- [What the exercise asks]
Once you find the line with "Yosys warnings: 6" in the data that follows, repeat it and every line after it exactly, through the line with "Multi-Input combinational cell: 96 / 0.402".

------------------------------

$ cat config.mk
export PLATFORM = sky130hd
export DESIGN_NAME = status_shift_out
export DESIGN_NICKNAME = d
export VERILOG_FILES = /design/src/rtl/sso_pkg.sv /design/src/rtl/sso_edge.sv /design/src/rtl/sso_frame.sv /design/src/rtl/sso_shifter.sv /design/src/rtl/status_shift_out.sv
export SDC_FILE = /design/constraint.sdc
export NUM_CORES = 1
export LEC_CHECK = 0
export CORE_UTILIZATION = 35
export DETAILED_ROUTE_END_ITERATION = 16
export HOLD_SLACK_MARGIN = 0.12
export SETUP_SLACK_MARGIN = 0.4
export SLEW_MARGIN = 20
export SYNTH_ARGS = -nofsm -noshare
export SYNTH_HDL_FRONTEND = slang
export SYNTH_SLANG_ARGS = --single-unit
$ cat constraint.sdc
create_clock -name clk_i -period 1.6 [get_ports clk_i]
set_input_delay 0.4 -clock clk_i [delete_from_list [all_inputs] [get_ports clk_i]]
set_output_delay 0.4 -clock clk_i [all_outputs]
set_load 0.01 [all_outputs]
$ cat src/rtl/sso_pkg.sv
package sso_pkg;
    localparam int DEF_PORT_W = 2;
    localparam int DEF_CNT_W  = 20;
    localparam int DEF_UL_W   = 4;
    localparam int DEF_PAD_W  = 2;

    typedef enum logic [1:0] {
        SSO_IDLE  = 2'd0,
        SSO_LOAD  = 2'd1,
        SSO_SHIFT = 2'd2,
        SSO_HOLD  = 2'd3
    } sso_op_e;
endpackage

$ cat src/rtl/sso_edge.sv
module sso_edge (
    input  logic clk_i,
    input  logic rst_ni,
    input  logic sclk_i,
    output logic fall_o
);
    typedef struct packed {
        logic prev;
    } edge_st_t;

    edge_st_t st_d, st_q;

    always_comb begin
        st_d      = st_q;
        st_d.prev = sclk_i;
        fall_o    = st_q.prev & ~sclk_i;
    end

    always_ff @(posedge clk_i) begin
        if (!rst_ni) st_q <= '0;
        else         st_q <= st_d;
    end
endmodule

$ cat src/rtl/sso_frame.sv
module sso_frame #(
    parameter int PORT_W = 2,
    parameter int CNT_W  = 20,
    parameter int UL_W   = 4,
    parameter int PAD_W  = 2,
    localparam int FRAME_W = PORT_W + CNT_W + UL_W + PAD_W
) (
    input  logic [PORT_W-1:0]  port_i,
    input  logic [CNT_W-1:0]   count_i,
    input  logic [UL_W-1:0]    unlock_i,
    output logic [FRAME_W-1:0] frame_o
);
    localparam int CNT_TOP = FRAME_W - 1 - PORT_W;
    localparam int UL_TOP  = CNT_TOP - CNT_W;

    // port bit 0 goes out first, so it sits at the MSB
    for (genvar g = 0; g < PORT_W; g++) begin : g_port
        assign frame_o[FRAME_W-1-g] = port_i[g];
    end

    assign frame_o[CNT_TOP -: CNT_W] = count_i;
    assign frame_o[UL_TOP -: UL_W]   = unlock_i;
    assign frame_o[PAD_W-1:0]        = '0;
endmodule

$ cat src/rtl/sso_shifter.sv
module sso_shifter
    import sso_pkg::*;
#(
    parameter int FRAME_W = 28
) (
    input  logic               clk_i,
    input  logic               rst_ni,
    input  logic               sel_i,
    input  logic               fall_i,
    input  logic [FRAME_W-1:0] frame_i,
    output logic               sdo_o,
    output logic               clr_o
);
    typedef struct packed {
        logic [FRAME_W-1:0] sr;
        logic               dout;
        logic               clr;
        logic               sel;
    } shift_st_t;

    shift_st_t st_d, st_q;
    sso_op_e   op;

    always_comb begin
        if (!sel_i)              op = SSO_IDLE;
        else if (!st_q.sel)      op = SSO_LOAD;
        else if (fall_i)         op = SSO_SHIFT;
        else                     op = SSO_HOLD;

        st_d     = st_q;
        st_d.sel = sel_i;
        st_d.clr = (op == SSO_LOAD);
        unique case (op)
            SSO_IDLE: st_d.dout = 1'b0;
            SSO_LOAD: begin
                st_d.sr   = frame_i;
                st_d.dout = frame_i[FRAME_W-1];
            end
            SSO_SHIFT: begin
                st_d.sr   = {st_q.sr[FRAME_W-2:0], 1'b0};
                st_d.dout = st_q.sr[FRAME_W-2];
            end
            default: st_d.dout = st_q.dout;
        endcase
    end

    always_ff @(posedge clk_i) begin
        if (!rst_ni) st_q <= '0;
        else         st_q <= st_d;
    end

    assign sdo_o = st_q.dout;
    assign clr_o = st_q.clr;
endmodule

------------------------------

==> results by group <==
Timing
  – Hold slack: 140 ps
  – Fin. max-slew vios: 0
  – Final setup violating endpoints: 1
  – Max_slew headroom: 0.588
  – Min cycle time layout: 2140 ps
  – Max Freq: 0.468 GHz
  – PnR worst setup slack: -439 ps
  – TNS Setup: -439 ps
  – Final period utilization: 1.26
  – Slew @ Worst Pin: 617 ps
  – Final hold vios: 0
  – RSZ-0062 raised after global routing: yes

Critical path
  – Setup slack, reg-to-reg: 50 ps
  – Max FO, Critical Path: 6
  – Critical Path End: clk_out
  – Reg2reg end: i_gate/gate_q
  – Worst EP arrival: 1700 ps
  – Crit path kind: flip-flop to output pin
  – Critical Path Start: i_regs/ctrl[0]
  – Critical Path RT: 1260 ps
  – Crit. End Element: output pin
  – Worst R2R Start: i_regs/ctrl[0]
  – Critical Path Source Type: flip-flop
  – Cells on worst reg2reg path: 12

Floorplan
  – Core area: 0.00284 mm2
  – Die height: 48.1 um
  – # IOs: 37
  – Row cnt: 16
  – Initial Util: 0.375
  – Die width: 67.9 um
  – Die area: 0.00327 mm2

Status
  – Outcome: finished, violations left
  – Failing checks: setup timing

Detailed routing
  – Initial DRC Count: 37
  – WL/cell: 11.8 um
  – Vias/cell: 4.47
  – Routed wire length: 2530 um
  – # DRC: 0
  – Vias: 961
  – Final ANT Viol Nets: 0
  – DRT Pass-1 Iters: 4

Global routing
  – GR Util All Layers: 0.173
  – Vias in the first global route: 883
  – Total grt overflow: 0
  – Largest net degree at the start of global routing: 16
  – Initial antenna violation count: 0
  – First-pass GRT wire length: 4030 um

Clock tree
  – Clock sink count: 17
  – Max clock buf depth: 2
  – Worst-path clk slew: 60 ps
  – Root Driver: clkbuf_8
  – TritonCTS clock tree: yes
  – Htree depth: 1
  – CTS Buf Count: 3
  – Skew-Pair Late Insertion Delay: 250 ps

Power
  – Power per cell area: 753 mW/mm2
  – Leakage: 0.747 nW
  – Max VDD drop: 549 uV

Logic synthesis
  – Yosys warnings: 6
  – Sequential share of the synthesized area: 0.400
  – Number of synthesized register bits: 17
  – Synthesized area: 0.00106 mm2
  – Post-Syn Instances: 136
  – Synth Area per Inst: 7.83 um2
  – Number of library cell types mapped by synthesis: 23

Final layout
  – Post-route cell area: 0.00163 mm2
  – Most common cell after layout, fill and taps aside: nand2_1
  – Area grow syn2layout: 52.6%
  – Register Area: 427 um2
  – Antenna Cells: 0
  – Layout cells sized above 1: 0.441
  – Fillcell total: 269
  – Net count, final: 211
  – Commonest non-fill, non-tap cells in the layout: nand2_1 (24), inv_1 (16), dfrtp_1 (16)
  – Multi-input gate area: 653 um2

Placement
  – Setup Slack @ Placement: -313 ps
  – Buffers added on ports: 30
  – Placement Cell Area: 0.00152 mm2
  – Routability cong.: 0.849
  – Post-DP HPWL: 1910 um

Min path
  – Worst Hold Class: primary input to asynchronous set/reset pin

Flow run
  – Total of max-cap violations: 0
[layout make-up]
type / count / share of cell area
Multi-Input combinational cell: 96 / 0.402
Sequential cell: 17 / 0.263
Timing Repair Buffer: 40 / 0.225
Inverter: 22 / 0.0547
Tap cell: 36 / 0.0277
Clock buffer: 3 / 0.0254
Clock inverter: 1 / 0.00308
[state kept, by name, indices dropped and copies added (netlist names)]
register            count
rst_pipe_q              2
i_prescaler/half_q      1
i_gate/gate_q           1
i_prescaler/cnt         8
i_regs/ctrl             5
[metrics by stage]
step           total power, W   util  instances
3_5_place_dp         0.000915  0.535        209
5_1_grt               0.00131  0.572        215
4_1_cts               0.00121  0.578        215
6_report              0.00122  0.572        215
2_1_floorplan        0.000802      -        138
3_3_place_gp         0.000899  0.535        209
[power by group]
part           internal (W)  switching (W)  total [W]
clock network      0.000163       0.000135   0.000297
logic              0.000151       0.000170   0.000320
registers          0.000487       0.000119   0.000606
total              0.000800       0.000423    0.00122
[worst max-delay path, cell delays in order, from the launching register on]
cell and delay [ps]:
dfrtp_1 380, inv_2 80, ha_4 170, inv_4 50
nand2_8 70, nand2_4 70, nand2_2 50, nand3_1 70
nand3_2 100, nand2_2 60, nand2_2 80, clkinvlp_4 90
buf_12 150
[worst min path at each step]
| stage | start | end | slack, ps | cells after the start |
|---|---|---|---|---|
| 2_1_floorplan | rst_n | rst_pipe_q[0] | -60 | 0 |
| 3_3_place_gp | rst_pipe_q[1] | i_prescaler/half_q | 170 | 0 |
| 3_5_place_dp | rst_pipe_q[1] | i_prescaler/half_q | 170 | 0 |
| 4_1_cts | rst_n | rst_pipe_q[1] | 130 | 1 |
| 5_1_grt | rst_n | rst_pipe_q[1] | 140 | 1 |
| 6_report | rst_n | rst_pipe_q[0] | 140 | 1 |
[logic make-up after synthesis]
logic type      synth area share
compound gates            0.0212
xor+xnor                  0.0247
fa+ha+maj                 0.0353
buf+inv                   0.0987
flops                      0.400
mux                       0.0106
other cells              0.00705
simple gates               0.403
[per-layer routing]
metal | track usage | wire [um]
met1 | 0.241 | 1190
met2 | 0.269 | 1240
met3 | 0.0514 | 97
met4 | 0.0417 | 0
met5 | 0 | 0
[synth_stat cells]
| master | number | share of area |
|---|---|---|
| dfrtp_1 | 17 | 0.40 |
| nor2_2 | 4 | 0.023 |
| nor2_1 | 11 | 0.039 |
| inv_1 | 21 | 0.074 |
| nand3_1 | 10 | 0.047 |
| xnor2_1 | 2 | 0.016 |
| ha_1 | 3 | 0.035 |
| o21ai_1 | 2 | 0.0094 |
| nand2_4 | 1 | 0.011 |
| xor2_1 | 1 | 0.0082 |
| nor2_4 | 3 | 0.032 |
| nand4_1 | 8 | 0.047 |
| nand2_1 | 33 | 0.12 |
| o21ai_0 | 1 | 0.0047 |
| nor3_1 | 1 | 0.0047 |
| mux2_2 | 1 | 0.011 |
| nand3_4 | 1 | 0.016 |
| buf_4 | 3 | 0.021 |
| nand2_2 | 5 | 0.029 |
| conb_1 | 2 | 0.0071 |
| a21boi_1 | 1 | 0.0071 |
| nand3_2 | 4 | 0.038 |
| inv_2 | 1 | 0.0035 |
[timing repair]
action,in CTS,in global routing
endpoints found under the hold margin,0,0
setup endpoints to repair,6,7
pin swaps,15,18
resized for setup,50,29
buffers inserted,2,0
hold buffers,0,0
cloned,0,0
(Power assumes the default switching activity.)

------------------------------

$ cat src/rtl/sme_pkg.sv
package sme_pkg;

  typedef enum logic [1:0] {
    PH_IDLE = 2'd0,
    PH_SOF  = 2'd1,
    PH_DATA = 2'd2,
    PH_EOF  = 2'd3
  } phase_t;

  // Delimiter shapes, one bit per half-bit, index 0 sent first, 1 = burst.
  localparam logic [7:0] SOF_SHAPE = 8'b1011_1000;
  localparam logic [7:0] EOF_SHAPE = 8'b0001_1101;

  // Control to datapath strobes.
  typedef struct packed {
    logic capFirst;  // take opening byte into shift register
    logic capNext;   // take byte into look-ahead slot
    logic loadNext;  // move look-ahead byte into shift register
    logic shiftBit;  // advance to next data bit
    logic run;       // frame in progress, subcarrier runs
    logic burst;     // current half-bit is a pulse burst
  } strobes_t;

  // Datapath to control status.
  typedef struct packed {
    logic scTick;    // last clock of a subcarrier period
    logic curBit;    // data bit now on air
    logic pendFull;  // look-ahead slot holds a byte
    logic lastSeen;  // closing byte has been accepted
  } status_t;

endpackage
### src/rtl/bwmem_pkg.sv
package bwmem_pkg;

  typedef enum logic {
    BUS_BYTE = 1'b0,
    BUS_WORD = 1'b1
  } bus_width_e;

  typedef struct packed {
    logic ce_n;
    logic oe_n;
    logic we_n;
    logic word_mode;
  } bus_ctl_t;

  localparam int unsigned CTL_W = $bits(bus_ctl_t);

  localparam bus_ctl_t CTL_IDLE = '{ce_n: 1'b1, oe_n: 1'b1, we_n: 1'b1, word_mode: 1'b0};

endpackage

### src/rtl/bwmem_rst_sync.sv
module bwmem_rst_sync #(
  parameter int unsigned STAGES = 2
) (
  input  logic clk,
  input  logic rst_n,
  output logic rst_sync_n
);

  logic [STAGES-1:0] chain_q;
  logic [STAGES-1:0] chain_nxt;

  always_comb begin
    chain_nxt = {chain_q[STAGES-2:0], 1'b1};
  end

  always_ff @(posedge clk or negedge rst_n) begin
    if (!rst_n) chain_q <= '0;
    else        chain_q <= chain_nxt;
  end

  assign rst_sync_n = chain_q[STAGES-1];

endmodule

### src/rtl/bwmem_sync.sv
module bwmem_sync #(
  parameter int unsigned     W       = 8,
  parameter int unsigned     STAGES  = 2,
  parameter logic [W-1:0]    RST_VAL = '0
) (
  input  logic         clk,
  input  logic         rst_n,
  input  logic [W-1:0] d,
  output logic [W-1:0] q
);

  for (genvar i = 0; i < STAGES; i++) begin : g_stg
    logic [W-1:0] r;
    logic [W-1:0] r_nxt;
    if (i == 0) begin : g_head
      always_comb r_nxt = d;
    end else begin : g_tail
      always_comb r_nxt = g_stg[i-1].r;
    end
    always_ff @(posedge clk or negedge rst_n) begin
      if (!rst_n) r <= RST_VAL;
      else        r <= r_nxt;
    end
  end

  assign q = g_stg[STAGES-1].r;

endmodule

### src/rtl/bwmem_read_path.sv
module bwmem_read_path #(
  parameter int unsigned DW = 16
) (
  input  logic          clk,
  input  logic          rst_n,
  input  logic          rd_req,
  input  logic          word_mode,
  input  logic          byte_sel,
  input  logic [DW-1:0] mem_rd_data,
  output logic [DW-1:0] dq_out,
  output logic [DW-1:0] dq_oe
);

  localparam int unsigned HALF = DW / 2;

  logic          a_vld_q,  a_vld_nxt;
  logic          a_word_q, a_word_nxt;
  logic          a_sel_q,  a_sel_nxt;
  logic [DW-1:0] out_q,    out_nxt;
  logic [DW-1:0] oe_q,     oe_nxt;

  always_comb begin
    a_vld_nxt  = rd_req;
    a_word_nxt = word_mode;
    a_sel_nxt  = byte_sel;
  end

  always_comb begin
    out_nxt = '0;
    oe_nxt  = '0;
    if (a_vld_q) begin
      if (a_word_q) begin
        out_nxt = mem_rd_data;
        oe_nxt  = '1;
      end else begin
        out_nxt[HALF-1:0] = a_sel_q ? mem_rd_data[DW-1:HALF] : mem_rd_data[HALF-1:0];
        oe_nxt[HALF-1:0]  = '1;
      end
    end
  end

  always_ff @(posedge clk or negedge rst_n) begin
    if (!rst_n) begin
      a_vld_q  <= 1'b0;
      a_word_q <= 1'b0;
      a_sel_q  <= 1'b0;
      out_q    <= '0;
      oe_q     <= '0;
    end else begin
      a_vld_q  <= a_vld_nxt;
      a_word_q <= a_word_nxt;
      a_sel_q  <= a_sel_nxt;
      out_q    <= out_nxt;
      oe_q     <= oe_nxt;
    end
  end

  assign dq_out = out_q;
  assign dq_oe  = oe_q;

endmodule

------------------------------

- [Completed exercise]
  – Yosys warnings: 6
  – Sequential share of the synthesized area: 0.400
  – Number of synthesized register bits: 17
  – Synthesized area: 0.00106 mm2
  – Post-Syn Instances: 136
  – Synth Area per Inst: 7.83 um2
  – Number of library cell types mapped by synthesis: 23

Final layout
  – Post-route cell area: 0.00163 mm2
  – Most common cell after layout, fill and taps aside: nand2_1
  – Area grow syn2layout: 52.6%
  – Register Area: 427 um2
  – Antenna Cells: 0
  – Layout cells sized above 1: 0.441
  – Fillcell total: 269
  – Net count, final: 211
  – Commonest non-fill, non-tap cells in the layout: nand2_1 (24), inv_1 (16), dfrtp_1 (16)
  – Multi-input gate area: 653 um2

Placement
  – Setup Slack @ Placement: -313 ps
  – Buffers added on ports: 30
  – Placement Cell Area: 0.00152 mm2
  – Routability cong.: 0.849
  – Post-DP HPWL: 1910 um

Min path
  – Worst Hold Class: primary input to asynchronous set/reset pin

Flow run
  – Total of max-cap violations: 0
[layout make-up]
type / count / share of cell area
Multi-Input combinational cell: 96 / 0.402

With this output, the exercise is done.